Correlation Between Tidewater and First Eagle
Can any of the company-specific risk be diversified away by investing in both Tidewater and First Eagle at the same time? Although using a correlation coefficient on its own may not help to predict future stock returns, this module helps to understand the diversifiable risk of combining Tidewater and First Eagle into the same portfolio, which is an essential part of the fundamental portfolio management process.
By analyzing existing cross correlation between Tidewater and First Eagle High, you can compare the effects of market volatilities on Tidewater and First Eagle and check how they will diversify away market risk if combined in the same portfolio for a given time horizon. You can also utilize pair trading strategies of matching a long position in Tidewater with a short position of First Eagle. Check out your portfolio center. Please also check ongoing floating volatility patterns of Tidewater and First Eagle.
Diversification Opportunities for Tidewater and First Eagle
0.81 | Correlation Coefficient |
Very poor diversification
The 3 months correlation between Tidewater and First is 0.81. Overlapping area represents the amount of risk that can be diversified away by holding Tidewater and First Eagle High in the same portfolio, assuming nothing else is changed. The correlation between historical prices or returns on First Eagle High and Tidewater is a relative statistical measure of the degree to which these equity instruments tend to move together. The correlation coefficient measures the extent to which returns on Tidewater are associated (or correlated) with First Eagle. Values of the correlation coefficient range from -1 to +1, where. The correlation of zero (0) is possible when the price movement of First Eagle High has no effect on the direction of Tidewater i.e., Tidewater and First Eagle go up and down completely randomly.

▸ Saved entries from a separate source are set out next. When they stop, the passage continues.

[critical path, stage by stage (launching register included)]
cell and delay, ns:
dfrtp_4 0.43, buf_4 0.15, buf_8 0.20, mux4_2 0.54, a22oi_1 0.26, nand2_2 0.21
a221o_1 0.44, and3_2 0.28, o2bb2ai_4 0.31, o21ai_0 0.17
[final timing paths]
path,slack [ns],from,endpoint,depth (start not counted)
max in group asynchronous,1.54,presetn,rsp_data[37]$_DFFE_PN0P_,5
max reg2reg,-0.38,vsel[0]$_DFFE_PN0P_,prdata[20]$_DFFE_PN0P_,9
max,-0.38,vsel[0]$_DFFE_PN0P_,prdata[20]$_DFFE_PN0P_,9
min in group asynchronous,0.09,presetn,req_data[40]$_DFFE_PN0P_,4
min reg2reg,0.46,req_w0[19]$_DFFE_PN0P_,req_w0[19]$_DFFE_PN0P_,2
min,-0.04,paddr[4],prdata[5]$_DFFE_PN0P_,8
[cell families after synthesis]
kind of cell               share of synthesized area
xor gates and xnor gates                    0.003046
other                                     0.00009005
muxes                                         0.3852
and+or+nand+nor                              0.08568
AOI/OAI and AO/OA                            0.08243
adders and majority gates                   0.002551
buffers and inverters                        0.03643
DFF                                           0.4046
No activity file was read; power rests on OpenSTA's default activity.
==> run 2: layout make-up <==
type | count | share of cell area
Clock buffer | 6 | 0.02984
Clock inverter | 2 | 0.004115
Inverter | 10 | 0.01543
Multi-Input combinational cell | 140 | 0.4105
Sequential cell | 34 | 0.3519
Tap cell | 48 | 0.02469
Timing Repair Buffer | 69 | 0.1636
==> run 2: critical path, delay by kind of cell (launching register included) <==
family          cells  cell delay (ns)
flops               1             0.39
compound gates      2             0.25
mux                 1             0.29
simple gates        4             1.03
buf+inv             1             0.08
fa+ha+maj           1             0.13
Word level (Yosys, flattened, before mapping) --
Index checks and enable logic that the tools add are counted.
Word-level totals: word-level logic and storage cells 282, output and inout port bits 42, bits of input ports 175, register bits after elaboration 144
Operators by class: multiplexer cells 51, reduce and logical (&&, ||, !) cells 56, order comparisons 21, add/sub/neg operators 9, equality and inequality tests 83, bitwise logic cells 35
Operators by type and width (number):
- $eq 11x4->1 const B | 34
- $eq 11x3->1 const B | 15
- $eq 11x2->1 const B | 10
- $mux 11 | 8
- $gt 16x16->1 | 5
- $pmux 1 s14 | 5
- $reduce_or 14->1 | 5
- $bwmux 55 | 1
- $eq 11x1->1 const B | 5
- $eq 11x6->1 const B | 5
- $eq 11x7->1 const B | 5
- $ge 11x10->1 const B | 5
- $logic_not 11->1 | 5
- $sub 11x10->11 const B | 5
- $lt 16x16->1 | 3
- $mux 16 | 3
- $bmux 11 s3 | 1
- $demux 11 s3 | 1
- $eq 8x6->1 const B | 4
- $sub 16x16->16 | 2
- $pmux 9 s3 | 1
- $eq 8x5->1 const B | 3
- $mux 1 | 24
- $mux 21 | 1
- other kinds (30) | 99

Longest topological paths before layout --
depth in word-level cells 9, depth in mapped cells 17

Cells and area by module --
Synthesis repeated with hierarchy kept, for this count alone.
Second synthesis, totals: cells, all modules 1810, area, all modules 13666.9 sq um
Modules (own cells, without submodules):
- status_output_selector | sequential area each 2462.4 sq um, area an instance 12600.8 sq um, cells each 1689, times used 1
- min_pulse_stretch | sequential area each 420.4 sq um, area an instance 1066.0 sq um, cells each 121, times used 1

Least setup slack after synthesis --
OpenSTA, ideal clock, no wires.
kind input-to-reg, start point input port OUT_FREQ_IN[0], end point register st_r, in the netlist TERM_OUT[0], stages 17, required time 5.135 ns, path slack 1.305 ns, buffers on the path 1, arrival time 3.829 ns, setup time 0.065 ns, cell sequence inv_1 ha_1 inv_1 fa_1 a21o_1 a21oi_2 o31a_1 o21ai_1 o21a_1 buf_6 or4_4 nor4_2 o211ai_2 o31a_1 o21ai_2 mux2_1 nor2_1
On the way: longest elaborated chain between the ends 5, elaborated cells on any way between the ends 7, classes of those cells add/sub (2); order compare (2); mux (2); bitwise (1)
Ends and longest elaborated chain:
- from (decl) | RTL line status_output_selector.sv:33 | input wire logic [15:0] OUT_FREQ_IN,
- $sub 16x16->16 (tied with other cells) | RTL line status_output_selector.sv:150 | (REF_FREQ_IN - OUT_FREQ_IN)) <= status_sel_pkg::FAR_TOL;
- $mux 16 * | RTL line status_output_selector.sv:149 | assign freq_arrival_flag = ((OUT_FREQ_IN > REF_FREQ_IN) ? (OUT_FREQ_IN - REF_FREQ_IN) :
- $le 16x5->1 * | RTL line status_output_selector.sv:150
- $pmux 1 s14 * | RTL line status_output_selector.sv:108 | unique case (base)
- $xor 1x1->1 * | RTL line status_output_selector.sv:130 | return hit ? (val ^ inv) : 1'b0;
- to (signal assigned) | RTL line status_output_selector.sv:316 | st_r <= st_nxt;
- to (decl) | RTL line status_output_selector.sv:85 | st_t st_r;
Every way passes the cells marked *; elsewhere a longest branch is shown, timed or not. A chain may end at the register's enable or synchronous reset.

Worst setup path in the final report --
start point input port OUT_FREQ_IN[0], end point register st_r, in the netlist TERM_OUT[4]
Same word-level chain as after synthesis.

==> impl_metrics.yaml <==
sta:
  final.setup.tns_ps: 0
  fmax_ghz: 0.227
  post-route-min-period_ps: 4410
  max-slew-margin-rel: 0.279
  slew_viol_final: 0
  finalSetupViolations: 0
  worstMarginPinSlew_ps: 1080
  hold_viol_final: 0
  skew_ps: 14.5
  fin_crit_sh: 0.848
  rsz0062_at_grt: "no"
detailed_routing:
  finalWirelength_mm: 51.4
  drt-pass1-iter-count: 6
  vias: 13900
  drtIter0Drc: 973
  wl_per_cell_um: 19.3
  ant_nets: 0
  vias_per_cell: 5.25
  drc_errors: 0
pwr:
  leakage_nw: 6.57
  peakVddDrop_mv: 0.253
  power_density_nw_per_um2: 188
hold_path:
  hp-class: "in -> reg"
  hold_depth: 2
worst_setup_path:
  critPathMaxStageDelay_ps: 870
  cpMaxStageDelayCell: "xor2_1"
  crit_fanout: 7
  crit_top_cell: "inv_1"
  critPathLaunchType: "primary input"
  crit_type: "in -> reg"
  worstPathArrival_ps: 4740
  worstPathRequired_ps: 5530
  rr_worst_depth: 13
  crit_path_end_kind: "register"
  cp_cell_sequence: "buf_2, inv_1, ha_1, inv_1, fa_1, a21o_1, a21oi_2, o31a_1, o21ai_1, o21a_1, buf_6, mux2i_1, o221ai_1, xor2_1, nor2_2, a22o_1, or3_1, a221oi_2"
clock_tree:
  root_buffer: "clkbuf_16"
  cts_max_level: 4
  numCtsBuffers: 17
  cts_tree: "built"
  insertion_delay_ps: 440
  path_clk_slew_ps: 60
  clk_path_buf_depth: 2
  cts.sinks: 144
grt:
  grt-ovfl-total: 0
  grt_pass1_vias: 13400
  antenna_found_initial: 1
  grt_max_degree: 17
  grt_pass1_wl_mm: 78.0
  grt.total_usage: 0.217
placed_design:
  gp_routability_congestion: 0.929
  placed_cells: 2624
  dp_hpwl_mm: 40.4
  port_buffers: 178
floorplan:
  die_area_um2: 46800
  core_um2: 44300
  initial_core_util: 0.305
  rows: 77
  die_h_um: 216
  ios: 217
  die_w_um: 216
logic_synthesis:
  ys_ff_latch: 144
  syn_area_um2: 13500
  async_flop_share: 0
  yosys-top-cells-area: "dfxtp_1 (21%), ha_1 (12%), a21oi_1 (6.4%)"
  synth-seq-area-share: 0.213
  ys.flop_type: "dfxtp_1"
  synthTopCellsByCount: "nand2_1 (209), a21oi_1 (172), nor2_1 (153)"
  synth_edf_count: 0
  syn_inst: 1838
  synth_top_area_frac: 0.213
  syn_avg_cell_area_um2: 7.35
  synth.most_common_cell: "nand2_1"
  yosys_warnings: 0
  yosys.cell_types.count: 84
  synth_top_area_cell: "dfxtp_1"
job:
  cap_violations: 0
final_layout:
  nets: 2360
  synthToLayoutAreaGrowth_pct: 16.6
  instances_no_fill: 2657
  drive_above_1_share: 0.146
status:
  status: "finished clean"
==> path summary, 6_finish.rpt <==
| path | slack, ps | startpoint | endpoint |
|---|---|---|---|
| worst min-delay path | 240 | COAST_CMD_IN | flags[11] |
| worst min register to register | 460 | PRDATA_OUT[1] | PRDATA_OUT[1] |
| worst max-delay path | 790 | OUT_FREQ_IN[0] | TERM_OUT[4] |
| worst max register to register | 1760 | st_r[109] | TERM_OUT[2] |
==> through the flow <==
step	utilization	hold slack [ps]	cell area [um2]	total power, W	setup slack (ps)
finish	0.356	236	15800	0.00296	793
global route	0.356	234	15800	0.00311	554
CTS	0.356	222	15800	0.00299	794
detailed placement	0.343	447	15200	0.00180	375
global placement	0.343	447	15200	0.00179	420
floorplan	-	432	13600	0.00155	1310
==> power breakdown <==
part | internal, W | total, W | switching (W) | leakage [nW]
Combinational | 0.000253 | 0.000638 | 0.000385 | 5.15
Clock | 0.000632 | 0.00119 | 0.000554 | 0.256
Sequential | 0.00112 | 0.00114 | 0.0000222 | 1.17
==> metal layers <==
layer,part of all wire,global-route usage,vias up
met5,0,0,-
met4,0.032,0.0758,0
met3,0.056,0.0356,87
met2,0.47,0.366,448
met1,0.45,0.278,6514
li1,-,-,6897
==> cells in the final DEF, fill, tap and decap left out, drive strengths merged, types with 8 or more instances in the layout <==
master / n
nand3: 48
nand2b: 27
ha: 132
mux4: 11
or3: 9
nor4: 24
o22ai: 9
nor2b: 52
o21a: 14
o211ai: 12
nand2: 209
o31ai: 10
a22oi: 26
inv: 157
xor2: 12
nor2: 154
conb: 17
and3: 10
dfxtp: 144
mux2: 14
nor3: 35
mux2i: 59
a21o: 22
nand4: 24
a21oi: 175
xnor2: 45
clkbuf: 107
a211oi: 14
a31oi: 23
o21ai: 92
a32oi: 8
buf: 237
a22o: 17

Pair Corralation between Tidewater and First Eagle
Considering the 90-day investment horizon Tidewater is expected to generate 10.28 times more return on investment than First Eagle. However, Tidewater is 10.28 times more volatile than First Eagle High. It trades about 0.11 of its potential returns per unit of risk. First Eagle High is currently generating about 0.07 per unit of risk. If you would invest 2,155 in Tidewater on January 26, 2024 and sell it today you would earn a total of 7,112 from holding Tidewater or generate 330.02% return on investment over 90 days.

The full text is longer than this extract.